The service members will join efforts with approximately 1,200 participants from across the Pacific region to participate in Khaan Quest, a peacekeeping operations focused, combined training event co-sponsored by the U.S. Army Pacific and U.S. Marine Corps Forces, Pacific, and hosted annually by the Mongolia Armed Forces.
“This exercise allows our National Guardsmen to get out of Alaska and train in a new environment where they can experience another culture,” said Maj. Aaron Kelsey, tactical command post officer for AKARNG’s 297th Battle Field Surveillance Brigade. “Having familiarity and learning perspectives of other cultures will help them adjust quicker in a deployed setting. In the end, I think all sides will better appreciate what each brings to the fight.”
The exercise is designed to enhance international interoperability and military readiness, develop peacekeeping capabilities, and build military-to-military relations between the U.S., Mongolia and other international forces in the Pacific region.

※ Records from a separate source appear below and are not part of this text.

### config.mk
export PLATFORM = sky130hd
export DESIGN_NAME = rob_queue
export DESIGN_NICKNAME = d
export VERILOG_FILES = /design/src/uop_pkg.sv /design/src/rob_pkg.sv /design/src/rob_queue.sv
export SDC_FILE = /design/constraint.sdc
export NUM_CORES = 1
export LEC_CHECK = 0
export BUFFER_PORTS_ARGS = -buffer_cell sky130_fd_sc_hd__buf_2
export CAP_MARGIN = 20
export CORE_AREA = 3 3 254 256
export DETAILED_ROUTE_END_ITERATION = 8
export DIE_AREA = 0 0 257 259
export PLACE_DENSITY_LB_ADDON = 0.2
export SLEW_MARGIN = 15
export SYNTH_ARGS = -nofsm -noshare
export SYNTH_HDL_FRONTEND = slang
export SYNTH_SLANG_ARGS = --single-unit
### constraint.sdc
create_clock -name clk_in -period 5.9 [get_ports clk_in]
set_clock_uncertainty 0.2 [all_clocks]
set_input_delay 1.18 -clock clk_in [delete_from_list [all_inputs] [get_ports clk_in]]
set_output_delay 1.18 -clock clk_in [all_outputs]
set_load 0.1 [all_outputs]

“I think it’s really beneficial, especially for junior enlisted Soldiers, to be emerged in and around other countries,” said Capt. Pancho Gonzales, 3-21 Infantry Regiment, exercise platoon leader. “With the Army’s change in mission and identity from the wars in Afghanistan and Iraq, I think peacekeeping operations is going to be the next significant focus.”
This year Khaan Quest consists of a command post exercise and field training exercise. During these events, Mongolian, U.S. and multinational forces will work to enhance regional interoperability, and mission effectiveness, as well as develop common tactics, techniques and procedures.
“I think one of the best things for us to take away from this as a platoon is to improve our troop leading procedures and take the best of what other countries have to offer,” added Gonzales. “Hopefully, we can show them a few things that we do differently.”
Mongolian and U.S. armed forces, along with other regional partners, will also collaborate to conduct Engineering Civic Action Program projects, as well as Cooperative Health Engagement events in Ulaanbaatar, enhancing joint Mongolian and U.S. medical capabilities and providing outreach to undeserved communities.
Gonzales explained that even being from foreign countries, all Soldiers share a communal bond.
“We have a lot in common and the more we are able to experience this, the easier it will be to work beside each other in the future,” explained Gonzales. “I really feel like as allied countries we are all brothers-in-arms.”
Partnered in 2003, Alaska and Mongolia have formed a bond sharing information through multiple exchanges and exercises.
“Khaan Quest is one way we continue to enhance the relationship between the U.S. and Mongolian militaries,” said Kelsey. “I’m hoping my troops appreciate the interaction with other countries and take their new skills and knowledge back home with them.”
In addition to U.S. and Mongolian military forces, personnel from 25 other nations are slated to observe or participate in various portions of the exercise, including Australia, Bangladesh, Brunei, Cambodia, Canada, China, Czech, France, Germany, Hungary, India, Indonesia, Italy, Japan, Malaysia, Nepal, Philippines, Republic of Korea, Singapore, Tajikistan, Thailand, Turkey, UK, and Vietnam.
2015 is the thirteenth year of this regionally significant training event and will run from June 20 to July 1 at the Mongolian Armed Forces Peace Support Center near Ulaanbaatar.